29 October 2017

Stranger Things As Evolutionary Psychology Realized

Humanity spend hundreds of thousands of years of its evolutionary history fighting and defeating large, creepy, dangerous animals that threatened our very existence with small groups using rocks, spears, clubs, fire and in the last 70,000 years or so, bows and arrows.

We won that never ending war many thousands of years ago. Animals, wild and domestic, kill a tiny, tiny share of all humans today. It isn't quite zero, but out of 7,600,000,000 people on the planet, the number of people killed by animals in on the order of one in ten million worldwide per year and certainly less than one in a million worldwide per year.

The only living things that are dangerous to us in any significant numbers are microbiological threats like viruses and bacteria and single cell organisms, fungi and plant poisons. Even tiny parasites are mostly a concern in only some regions of the world like tropical rain forests. For the most part we should fear germs and toxins, not lions and tigers and bears and wolves and sharks.

In Europe, we were so thorough that even almost all of the seriously poisonous snakes, frogs and spiders are gone.

The only megafauna, or for that matter non-microscopic fauna, that poses a serious threat to us anymore is man.

But, we still have innate fears that served us well for well over 90% of our evolutionary history. We are built to fear snakes and spiders and killer animals lurking in the dark and falling. We are built to battle monsters. If there are none, we are compelled to invent them mythologically so we can fulfill our already achieved destiny vicariously. It is terrifying, but it is also exhilarating and an embrace of our humanity.

Stranger Things and a thousand other manifestations of our culture stokes those ancient atrophied instincts. Until ten thousand years ago, we were all hunters and gatherers, some on land and some in the sea. It took thousands of additional years until most of us were farmers and herders. Even Europe had hunters and gatherers as recently as a thousand years ago or so.

Now, hunters and gatherers in any meaningful sense, number in the tens of thousands or hundreds of thousands globally. The other 99.99%+ of us rely on farming for food and in the developed world, more than 95% of us don't produce food or other natural resources at all. Well over two-thirds of us don't even directly manufacture or build anything from natural resources, except as a minor, economically irrelevant hobby. Increasingly few of us even hunt as a hobby.

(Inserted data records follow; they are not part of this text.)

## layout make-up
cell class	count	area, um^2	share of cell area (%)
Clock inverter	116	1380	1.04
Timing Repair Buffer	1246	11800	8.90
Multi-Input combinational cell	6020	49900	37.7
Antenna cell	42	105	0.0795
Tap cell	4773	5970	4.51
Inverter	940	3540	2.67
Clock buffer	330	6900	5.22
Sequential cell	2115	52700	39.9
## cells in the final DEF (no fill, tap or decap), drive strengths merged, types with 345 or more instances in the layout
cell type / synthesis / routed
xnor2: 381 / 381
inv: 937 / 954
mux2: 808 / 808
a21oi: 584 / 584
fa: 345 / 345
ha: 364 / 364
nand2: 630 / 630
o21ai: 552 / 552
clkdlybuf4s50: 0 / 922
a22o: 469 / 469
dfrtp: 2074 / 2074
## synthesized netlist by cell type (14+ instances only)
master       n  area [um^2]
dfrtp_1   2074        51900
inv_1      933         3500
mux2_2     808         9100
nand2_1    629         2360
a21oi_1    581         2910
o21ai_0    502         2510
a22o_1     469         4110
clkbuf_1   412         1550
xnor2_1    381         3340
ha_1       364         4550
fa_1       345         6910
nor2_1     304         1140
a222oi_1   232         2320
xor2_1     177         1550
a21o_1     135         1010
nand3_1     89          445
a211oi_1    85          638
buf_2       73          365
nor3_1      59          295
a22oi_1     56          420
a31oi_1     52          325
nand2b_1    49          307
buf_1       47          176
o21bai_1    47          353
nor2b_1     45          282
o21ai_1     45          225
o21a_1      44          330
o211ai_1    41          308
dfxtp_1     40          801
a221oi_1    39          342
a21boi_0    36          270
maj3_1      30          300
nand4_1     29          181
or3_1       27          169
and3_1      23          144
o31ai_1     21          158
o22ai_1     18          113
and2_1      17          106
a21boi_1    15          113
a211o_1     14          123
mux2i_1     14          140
[run.sh]
#!/bin/bash
# OpenROAD 26Q1-2900-gdf79404cd8, Yosys 0.63+post, stock flow scripts
make -C /OpenROAD-flow-scripts/flow DESIGN_CONFIG=/design/flow/config.mk WORK_HOME=/design/flow/orfs finish
[config.mk]
export PLATFORM = sky130hd
export DESIGN_NAME = sphincs_randomizer_R
export DESIGN_NICKNAME = sphincs_randomizer_R
export VERILOG_FILES = /design/flow/design.v
export SDC_FILE = /design/flow/constraint.sdc
export NUM_CORES = 4
export LEC_CHECK = 1
export CORE_UTILIZATION = 50
[constraint.sdc]
current_design sphincs_randomizer_R

set clk_period 89.5
set clk_io_pct 0.2

create_clock -name clk0 -period $clk_period [get_ports {CLK}]

set non_clock_inputs [all_inputs -no_clocks]
set_input_delay [expr $clk_period * $clk_io_pct] -clock clk0 $non_clock_inputs
set_output_delay [expr $clk_period * $clk_io_pct] -clock clk0 [all_outputs]
[design.v]
`timescale 1ns / 1ps
module RTL_crypto_hashblocks_sha256(
												input wire 			CLK,
                                    input	wire			RST,
                                    input	wire			start_in,
                                    input	wire	[511:0]	message_in,
                                    input	wire	[255:0]	digest_in,
                                    output	reg		[255:0]	digest_out,
                                    output	reg            	valid_out
);
    reg  [6:0] 		round_reg;
    reg				round_add;
    reg [511:0] 	message_reg;	
    wire [31:0] 	W0_wr, W1_wr, W2_wr, W3_wr, W4_wr, W5_wr, W6_wr, W7_wr, W8_wr, W9_wr, W10_wr, W11_wr, W12_wr, W13_wr, W14_wr, W15_wr, W16_wr;
    wire [31:0] 	a_wr, b_wr, c_wr, d_wr, e_wr, f_wr, g_wr, h_wr, a_new_wr, e_new_wr;
    reg [255:0] 	digest_reg;	
    reg [255:0] 	digest_init_reg;
    wire [31:0] 	sigma0_wr;
	wire [31:0] 	sigma1_wr;
	wire [31:0] 	SIGMA0_wr;
	wire [31:0] 	SIGMA1_wr;
	wire [31:0]  	Ch_wr;
	wire [31:0]  	Maj_wr;
    reg	 [31:0]		K_reg;
    always @ (posedge CLK)
    begin 
        if(RST == 1'b0) begin
            round_reg 			<= 7'b0;
            round_add			<= 1'b0;
        end
        else begin
            if(start_in) begin
                round_add			<= 1'b1;
                round_reg 			<= round_reg + 1'b1;
            end
            else if (round_reg == 7'd65) begin
                round_reg  		<= 7'b0;
                round_add		<= 1'b0;
            end
            else begin
                round_add			<= round_add;
                round_reg 			<= round_reg + round_add;
            end
        end
	end
	assign W0_wr  = (start_in) ? message_in[511:480] : message_reg[511:480];
	assign W1_wr  = (start_in) ? message_in[479:448] : message_reg[479:448];
	assign W2_wr  = (start_in) ? message_in[447:416] : message_reg[447:416];
	assign W3_wr  = (start_in) ? message_in[415:384] : message_reg[415:384];
	assign W4_wr  = (start_in) ? message_in[383:352] : message_reg[383:352];
	assign W5_wr  = (start_in) ? message_in[351:320] : message_reg[351:320];
	assign W6_wr  = (start_in) ? message_in[319:288] : message_reg[319:288];
	assign W7_wr  = (start_in) ? message_in[287:256] : message_reg[287:256];
	assign W8_wr  = (start_in) ? message_in[255:224] : message_reg[255:224];
	assign W9_wr  = (start_in) ? message_in[223:192] : message_reg[223:192];
	assign W10_wr = (start_in) ? message_in[191:160] : message_reg[191:160];
	assign W11_wr = (start_in) ? message_in[159:128] : message_reg[159:128];
	assign W12_wr = (start_in) ? message_in[127:96 ] : message_reg[127:96 ];
	assign W13_wr = (start_in) ? message_in[95:64  ] : message_reg[95:64  ];
	assign W14_wr = (start_in) ? message_in[63:32  ] : message_reg[63:32  ];
	assign W15_wr = (start_in) ? message_in[31:0   ] : message_reg[31:0   ];
    assign sigma0_wr = {W1_wr[6:0],W1_wr[31:7],W1_wr[6:0],W1_wr[31:7]}^{W1_wr[17:0],W1_wr[31:18],W1_wr[17:0],W1_wr[31:18]}^{3'b000,W1_wr[31:3],3'b000,W1_wr[31:3]};
	assign sigma1_wr = {W14_wr[16:0],W14_wr[31:17],W14_wr[16:0],W14_wr[31:17]}^{W14_wr[18:0],W14_wr[31:19],W14_wr[18:0],W14_wr[31:19]}^{10'b0000000000,W14_wr[31:10],10'b0000000000,W14_wr[31:10]};
	assign W16_wr = sigma0_wr + sigma1_wr + W0_wr + W9_wr; 
   always @(posedge CLK or negedge RST) 
	begin
		if(RST == 1'b0) begin
			message_reg 	<= 512'b0;
		end
		else begin
			message_reg <= {W1_wr, W2_wr, W3_wr, W4_wr, W5_wr, W6_wr, W7_wr, W8_wr, W9_wr, W10_wr, W11_wr, W12_wr, W13_wr, W14_wr, W15_wr, W16_wr};
		end
	end
    assign a_wr = (start_in) ? digest_in[255:224] : digest_reg[255:224];
	assign b_wr = (start_in) ? digest_in[223:192] : digest_reg[223:192];
	assign c_wr = (start_in) ? digest_in[191:160] : digest_reg[191:160];
	assign d_wr = (start_in) ? digest_in[159:128] : digest_reg[159:128];
	assign e_wr = (start_in) ? digest_in[127:96 ] : digest_reg[127:96 ];
	assign f_wr = (start_in) ? digest_in[95:64  ] : digest_reg[95:64  ];
	assign g_wr = (start_in) ? digest_in[63:32  ] : digest_reg[63:32  ];
	assign h_wr = (start_in) ? digest_in[31:0   ] : digest_reg[31:0   ];
    assign SIGMA1_wr 	= {e_wr[5:0],e_wr[31:6]} ^ {e_wr[10:0], e_wr[31:11]} ^ {e_wr[24:0], e_wr[31:25]};
	assign SIGMA0_wr 	= {a_wr[1:0], a_wr[31:2]} ^ {a_wr[12:0], a_wr[31:13]} ^ {a_wr[21:0], a_wr[31:22]};
	assign Ch_wr   	 	= (e_wr & f_wr) ^ ((~e_wr) & g_wr);
	assign Maj_wr	 	= (a_wr & b_wr) ^ (a_wr & c_wr) ^ (b_wr & c_wr);
	assign a_new_wr 		= SIGMA0_wr + Maj_wr + K_reg + W0_wr + h_wr + SIGMA1_wr + Ch_wr;
	assign e_new_wr 		= K_reg + W0_wr + h_wr + SIGMA1_wr + Ch_wr + d_wr;
    always @(posedge CLK or negedge RST)	
	begin
		if(RST == 1'b0) begin
			digest_reg			<= 256'h0;
			digest_init_reg	    <= 256'h0;
			digest_out			<= 256'h0;
			valid_out			<= 1'b0;
		end
		else begin
			digest_reg		<= {a_new_wr,a_wr,b_wr,c_wr,e_new_wr,e_wr,f_wr,g_wr};
			if(start_in) begin								
				digest_init_reg	    <= digest_in;
				digest_out			<= 256'h0;
				valid_out			<= 1'b0;
			end
			else if(round_reg == 7'd64) begin
				digest_out[255:224] <= digest_init_reg[255:224] + digest_reg[255:224];
				digest_out[223:192] <= digest_init_reg[223:192] + digest_reg[223:192];
				digest_out[191:160] <= digest_init_reg[191:160] + digest_reg[191:160];
				digest_out[159:128] <= digest_init_reg[159:128] + digest_reg[159:128];
				digest_out[127:96] 	<= digest_init_reg[127:96]  + digest_reg[127:96];
				digest_out[95:64] 	<= digest_init_reg[95:64]   + digest_reg[95:64];  
				digest_out[63:32]	<= digest_init_reg[63:32]   + digest_reg[63:32];  
				digest_out[31:0] 	<= digest_init_reg[31:0]    + digest_reg[31:0];   
				valid_out			<= 1'b1;
			end
			else begin				
				digest_init_reg	    <= digest_init_reg;				
				digest_out			<= digest_out;
				valid_out			<= 1'b0;
			end
		end
	end
    always @*
    begin
        case(round_reg)
            7'd00: K_reg <= 32'h428a2f98;
            7'd01: K_reg <= 32'h71374491;
            7'd02: K_reg <= 32'hb5c0fbcf;
            7'd03: K_reg <= 32'he9b5dba5;
            7'd04: K_reg <= 32'h3956c25b;
            7'd05: K_reg <= 32'h59f111f1;
            7'd06: K_reg <= 32'h923f82a4;
            7'd07: K_reg <= 32'hab1c5ed5;
            7'd08: K_reg <= 32'hd807aa98;
            7'd09: K_reg <= 32'h12835b01;
            7'd10: K_reg <= 32'h243185be;
            7'd11: K_reg <= 32'h550c7dc3;
            7'd12: K_reg <= 32'h72be5d74;
            7'd13: K_reg <= 32'h80deb1fe;
            7'd14: K_reg <= 32'h9bdc06a7;
            7'd15: K_reg <= 32'hc19bf174;
            7'd16: K_reg <= 32'he49b69c1;
            7'd17: K_reg <= 32'hefbe4786;
            7'd18: K_reg <= 32'h0fc19dc6;
            7'd19: K_reg <= 32'h240ca1cc;
            7'd20: K_reg <= 32'h2de92c6f;
            7'd21: K_reg <= 32'h4a7484aa;
            7'd22: K_reg <= 32'h5cb0a9dc;
            7'd23: K_reg <= 32'h76f988da;
            7'd24: K_reg <= 32'h983e5152;
            7'd25: K_reg <= 32'ha831c66d;
            7'd26: K_reg <= 32'hb00327c8;
            7'd27: K_reg <= 32'hbf597fc7;
            7'd28: K_reg <= 32'hc6e00bf3;
            7'd29: K_reg <= 32'hd5a79147;
            7'd30: K_reg <= 32'h06ca6351;
            7'd31: K_reg <= 32'h14292967;
            7'd32: K_reg <= 32'h27b70a85;
            7'd33: K_reg <= 32'h2e1b2138;
            7'd34: K_reg <= 32'h4d2c6dfc;
            7'd35: K_reg <= 32'h53380d13;
            7'd36: K_reg <= 32'h650a7354;
            7'd37: K_reg <= 32'h766a0abb;
            7'd38: K_reg <= 32'h81c2c92e;
            7'd39: K_reg <= 32'h92722c85;
            7'd40: K_reg <= 32'ha2bfe8a1;
            7'd41: K_reg <= 32'ha81a664b;
            7'd42: K_reg <= 32'hc24b8b70;
            7'd43: K_reg <= 32'hc76c51a3;
            7'd44: K_reg <= 32'hd192e819;
            7'd45: K_reg <= 32'hd6990624;
            7'd46: K_reg <= 32'hf40e3585;
            7'd47: K_reg <= 32'h106aa070;
            7'd48: K_reg <= 32'h19a4c116;
            7'd49: K_reg <= 32'h1e376c08;
            7'd50: K_reg <= 32'h2748774c;
            7'd51: K_reg <= 32'h34b0bcb5;
            7'd52: K_reg <= 32'h391c0cb3;
            7'd53: K_reg <= 32'h4ed8aa4a;
            7'd54: K_reg <= 32'h5b9cca4f;
            7'd55: K_reg <= 32'h682e6ff3;
            7'd56: K_reg <= 32'h748f82ee;
            7'd57: K_reg <= 32'h78a5636f;
            7'd58: K_reg <= 32'h84c87814;
            7'd59: K_reg <= 32'h8cc70208;
            7'd60: K_reg <= 32'h90befffa;
            7'd61: K_reg <= 32'ha4506ceb;
            7'd62: K_reg <= 32'hbef9a3f7;
            7'd63: K_reg <= 32'hc67178f2;
            default: K_reg <= 32'b0;
        endcase
    end
endmodule
`timescale 1ns/1ps
module sphincs_randomizer_R (
  input  wire         CLK,
  input  wire         RST,         
  input  wire         start,       
  input  wire [127:0] sk_prf,      
  input  wire [127:0] optrand,     
  input  wire [263:0] msg,         
  output reg  [127:0] R,           
  output reg          valid        
);
  localparam [255:0] SHA256_IV = {
    32'h6a09e667, 32'hbb67ae85, 32'h3c6ef372, 32'ha54ff53a,
    32'h510e527f, 32'h9b05688c, 32'h1f83d9ab, 32'h5be0cd19
  };
  localparam [511:0] IPAD64 = {64{8'h36}};
  localparam [511:0] OPAD64 = {64{8'h5c}};
  wire [511:0] Kp = {sk_prf, 384'b0};
  wire [511:0] inner_blk0 = Kp ^ IPAD64;
  wire [511:0] outer_blk0 = Kp ^ OPAD64;
  localparam [63:0] INNER_LEN_BITS = 64'd904;  
  wire [511:0] inner_blk1 = {optrand, msg, 8'h80, 48'h00_0000_0000_00, 64'h0000_0000_0000_0388};
  localparam [63:0] OUTER_LEN_BITS = 64'd768;  
  reg  [511:0] outer_blk1;
  reg         core_start;
  reg  [511:0] core_msg;
  reg  [255:0] core_digest_in;
  wire [255:0] core_digest_out;
  wire        core_valid_out;
  RTL_crypto_hashblocks_sha256 core (
    .CLK(CLK),
    .RST(RST),
    .start_in(core_start),
    .message_in(core_msg),
    .digest_in(core_digest_in),
    .digest_out(core_digest_out),
    .valid_out(core_valid_out)
  );
  localparam S_IDLE    = 4'd0;
  localparam S_I0_P    = 4'd1;   
  localparam S_I0_W    = 4'd2;   
  localparam S_I1_P    = 4'd3;   
  localparam S_I1_W    = 4'd4;   
  localparam S_O0_P    = 4'd5;   
  localparam S_O0_W    = 4'd6;   
  localparam S_O1_P    = 4'd7;   
  localparam S_O1_W    = 4'd8;   
  localparam S_DONE    = 4'd9;
  reg [3:0] state, state_n;
  reg [255:0] inner_digest;
  reg [255:0] outer_mid;
  always @* begin
    outer_blk1 = {inner_digest, 8'h80, 184'h0, 64'h0000_0000_0000_0300};
  end
  always @(posedge CLK or negedge RST) begin
    if (RST == 1'b0) begin
      state <= S_IDLE;
      inner_digest <= 256'b0;
      outer_mid    <= 256'b0;
      R            <= 128'b0;
      valid        <= 1'b0;
    end else begin
      state <= state_n;
      if (state == S_I1_W && core_valid_out) begin
        inner_digest <= core_digest_out;
      end
      if (state == S_O0_W && core_valid_out) begin
        outer_mid <= core_digest_out;
      end
      if (state == S_O1_W && core_valid_out) begin
        R     <= core_digest_out[255:128];
        valid <= 1'b1;
      end else begin
        valid <= 1'b0;
      end
    end
  end
  always @* begin
    state_n        = state;
    core_start     = 1'b0;
    core_msg       = 512'b0;
    core_digest_in = 256'b0;
    case (state)
      S_IDLE: begin
        if (start) begin
          core_start     = 1'b1;
          core_msg       = inner_blk0;
          core_digest_in = SHA256_IV;
          state_n        = S_I0_W;
        end
      end
      S_I0_W: begin
        if (core_valid_out) begin
          state_n        = S_I1_P;
        end
      end
      S_I1_P: begin
        core_start     = 1'b1;
        core_msg       = inner_blk1;
        core_digest_in = core_digest_out;  
        state_n        = S_I1_W;
      end
      S_I1_W: begin
        if (core_valid_out) begin
          state_n = S_O0_P;
        end
      end
      S_O0_P: begin
        core_start     = 1'b1;
        core_msg       = outer_blk0;
        core_digest_in = SHA256_IV;
        state_n        = S_O0_W;
      end
      S_O0_W: begin
        if (core_valid_out) begin
          state_n = S_O1_P;
        end
      end
      S_O1_P: begin
        core_start     = 1'b1;
        core_msg       = outer_blk1;       
        core_digest_in = core_digest_out;  
        state_n        = S_O1_W;
      end
      S_O1_W: begin
        if (core_valid_out) begin
          state_n = S_DONE;
        end
      end
      S_DONE: begin
        if (start) begin
          core_start     = 1'b1;
          core_msg       = inner_blk0;
          core_digest_in = SHA256_IV;
          state_n        = S_I0_W;
        end
      end
      default: begin
        state_n = S_IDLE;
      end
    endcase
  end
endmodule
==> flow_results.org <==
* Implementation run

** Run
- Across all stage logs, warnings added up to 58.
- In this run the maximum-capacitance check reported violations numbering 0.

** STA
- Setup repair after global routing left no endpoint under its margin.
- Across the routed clock network, the largest skew measured is 60.6 ps.
- Setup TNS :: 0 ps
- For this run, the final setup violation count is recorded as 0.
- Tightest slew margin relative to the limit :: 21.5%
- Static timing analysis puts the maximum clock frequency at 38.4 MHz.
- Crit path time final :: 26050 ps
- Count of final max-slew check failures :: 0
- Transition at the pin with the smallest max-transition slack :: 1180 ps
- The final timing report lists a hold violation count of 0.
- The final timing summary puts the cycle share of the worst path at 29.1%.

** Synthesis
- Gate count of the mapped netlist :: 9444
- Of all cell types, the one taking the most synthesized area is dfrtp_1.
- Count of flip-flops with a built-in enable after synthesis :: 0
- Share of synthesized area occupied by flip-flops and latches :: 44.8%
- Once synthesis finished, the tally of register bits stood at 1715.
- Total cells reported by yosys after synthesis :: 9444
- Yosys reported that registers with async set or reset make up 97.7%.
- Post-synthesis cell area :: 0.0954 mm^2
- Area fraction of the dominant cell type after synthesis :: 43.9%
- Among all flip-flop cells after synthesis, the most frequent one is dfrtp_1.
- Post-Syn Area per Cell :: 10.1 um^2
- The synthesis report lists the Yosys warning total as 2.
- Synthesis area per yosys :: 0.0954 mm^2
- After synthesis, the cell types taking the most area are dfrtp_1 (44%), fa_1 (7.2%), nand2_1 (5.4%).
- Synthesis instantiated 101 different standard cells from the library.

** Global routing
- Largest net degree at the start of global routing :: 120
- The via count of the first global-routing pass came to 77.4k.
- In the global route stage, overall resource usage came out at 45.5%.
- Global routing finished with a remaining overflow of 0.
- The first global-routing pass estimated 582000 um of wire.
- The initial antenna violation count was 35.

** Floorplan
- From left edge to right edge, the die measures 439 um.
- In the floorplan report the effective utilization is 50.6%.
- Vertical die dimension :: 439 um
- The report lists the number of standard-cell rows as 159.
- Core footprint :: 0.189 mm^2
- I/O pins :: 652
- In this run the full chip footprint comes out at 0.193 mm^2.

** Finish
- Area overhead of the layout relative to synthesis :: 16.9%
- The finished layout holds 12.7k standard cells, fillers aside.
- Multi-input combinational cell area :: 0.0483 mm^2
- The area taken by sequential standard cells is reported as 0.0427 mm^2.
- The layout has 15.4k filler cells.
- The register with the most flip-flops in the layout has 512 of them.
- Fraction of layout instances using a drive strength above 1 :: 10.1%

** Placed design
- Dpl cells :: 12.3k
- After its last routability iteration, the placer logged a weighted congestion of 1.08.
- Port-buffer cells :: 651
- After legalization and detailed placement, the total HPWL measured 319000 um.

** Critical path
- For reference, the most critical setup path is categorized as input port to register.
- The timing report gives the biggest stage delay along the critical path as 940 ps.
- Slowest cell on the critical path :: a22oi_1
- Arrival @ worst endpoint :: 26820 ps
- Kind of end point of the critical path :: register
- The critical path endpoint has a required time of 90260 ps.
- Looking at the critical path, the highest net fanout was 89.
- Crit path top cell by count :: fa_1
- Critical path, cell by cell :: clkdlybuf4s50_1 -> o21a_4 -> nor2_8 -> buf_12 -> buf_4 -> a22oi_1 -> o21ai_0 -> fa_1 -> inv_1 -> fa_1 -> fa_1 -> inv_1 -> fa_1 -> inv_1 -> ha_1 -> a211o_1 -> a2111oi_0 -> or3_1 -> o311a_1 -> o31ai_2 -> a2111oi_2 -> o21bai_1 -> a21oi_1 -> xnor2_1
- CP startpoint kind :: input port

** Drt
- Count of vias placed by the detailed router :: 78.1k
- Per the detail_route report, vias per standard cell equal 6.17.
- The count of nets left with antenna violations once routing finished came out at 0.
- The first TritonRoute pass finished after 7 iterations.
- Average routed wire per standard cell :: 32.5 um
- The first routing iteration left 6950 violations.
- The wire length recorded after detailed routing is 412000 um.
- Per the detail_route report, DRC violations left total 0.

** Clock network
- Per the post-CTS timing run, clock transition at the registers of the reported paths is 60 ps.
- Maximum buffer depth of the clock tree :: 3
- CTS placed an instance of clkbuf_16 at the clock tree root.
- Hold bufs inserted after CTS :: 0
- Looking at the post-CTS report, the setup buffer insertion count equals 0.
- Gates resized, CTS repair :: 0
- The clock drives 1715 sinks.
- The clock tree synthesis step divided the H-tree into 4 levels.
- Per the TritonCTS log, the buffer count is 183.
- TritonCTS built the clock tree.
- Skew-Pair Late Insertion Delay :: 870 ps

** Run status
- The run finished with clean final reports.

** Min path
- In this run the worst hold path is classified as register to register.
## area by class of cell
type | instances | share of cell area [%]
diodes | 17 | 0.0381
clock buffers | 253 | 4.64
clock inverters | 83 | 1.17
inverters | 633 | 2.13
multi-input cells | 6570 | 43.3
flip-flops and latches | 1715 | 38.3
well taps | 2495 | 2.80
repair buffers | 896 | 7.58
## layout by cell type (no fill, tap or decap), types with 28 or more instances in the layout
master           instances
a21oi_1                741
dfrtp_1               1671
o21bai_1                47
nand3_1                137
nand2_1               1356
o31a_1                  28
a222oi_1                33
and2_1                  32
o21a_1                  67
a221oi_1                99
clkbuf_1                38
a211oi_1                87
a31oi_1                 76
a21o_1                 181
o31ai_1                 32
fa_1                   345
o211ai_1                32
ha_1                   364
nor3_1                  81
dfxtp_1                 40
a22o_1                 265
nor2b_1                 35
inv_1                  627
clkinv_2                28
a221o_1                117
nand2b_1                44
clkbuf_8                31
buf_4                  238
o21ai_1                 32
xnor2_1                431
xor2_1                 109
mux2_2                 393
and3_1                  63
a22oi_1                161
clkbuf_16              184
o21ai_0                383
clkdlybuf4s50_1        650
nor2_1                 462
## layer usage
| metal | vias to the layer above | track usage (%) | wire length (um) |
|---|---|---|---|
| li1 | 34000 | - | - |
| met1 | 38700 | 61.4 | 151000 |
| met2 | 4350 | 60.9 | 172000 |
| met3 | 909 | 24.7 | 60800 |
| met4 | 48 | 22.8 | 28100 |
| met5 | - | 2.11 | 800 |
## stage by stage
stage               utilization (%)  worst slack, ps  cell area, um^2  hold WS (ps)
floorplan                         -            65350            95400           414
global placement               55.7            62760           105000           426
detailed placement             55.7            62740           105000           433
CTS                            59.1            63620           112000           449
global route                   59.1            62940           112000           467
finish                         59.1            63450           112000           442
## cell usage after synthesis (19+ instances only)
cell type,instances
o21ai_0,387
and2_1,32
dfxtp_1,40
nand4_1,27
fa_1,345
a22o_1,265
nand3_1,138
a222oi_1,33
nand2b_1,45
xor2_1,109
buf_2,78
o21a_1,68
buf_1,86
a21o_1,181
inv_1,629
o21bai_1,47
mux2_2,393
nor2b_1,35
a22oi_1,161
a31oi_1,76
a211oi_1,87
xnor2_1,431
nor3_1,81
o31ai_1,35
clkbuf_1,359
a221oi_1,100
a21boi_1,25
a221o_1,117
nand2_1,1360
and3_1,64
a211o_1,23
mux2i_1,19
ha_1,364
a21oi_1,741
dfrtp_1,1674
o21ai_1,29
nor2_1,466
o211ai_1,32
o31a_1,28
## critical path, delay by kind of cell
| family | cells | cell delay [ps] |
|---|---|---|
| buffers and inverters | 6 | 1480 |
| AND/OR/NAND/NOR | 2 | 470 |
| AND-OR/OR-AND | 10 | 4050 |
| XOR/XNOR | 1 | 140 |
| adder cells (fa/ha/maj) | 5 | 2520 |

Reconciling hundreds of years of evolution with modern life is one of the most fundamental big picture issues for humanity as we build a new civilization and society. And, it only gets worse going forward. 

Planes and automobiles are starting to drive themselves, leaving us one visceral experience using hand-eye-foot coordination and our spatial sensations in our lives.

As we learn the hidden medical dangers of contact sports, like the epidemic of concussions in football, we will back away from that outlet as well.

Bit by bit we are engineering our society so that violent crime is suppressed, and with it the usefulness of self-defense training. And, the violent crime that remains is often committed with guns, which are instincts aren't terribly well honed to respond to in optimal ways.

Video games remain one of the few outlets for these natural instincts. Is it any wonder that some many people are utterly absorbed by them?

As a species, we are trying to learn how to domestic ourselves, because the world isn't wild anymore. But, these instincts run so deeply into who were are as people, that the task is not a trivial one.

This is particularly challenging in a democracy. Democracy is relatively new under the sun. And, to the extent it works, it leaves us with a government run people masses of people not designed to face modern challenges, not rigorously trained to overcome circumstances where instinct and good policy are at odds. Large cities and massive empires aren't unprecedented in history, but they are themselves recent inventions. We were not built to operate such huge social collectives. We have social instincts built for hunting bands and chiefdoms, not empires and metropolises. Why should we think then, that the public will of the masses is going to provide wise insight into running these institutions?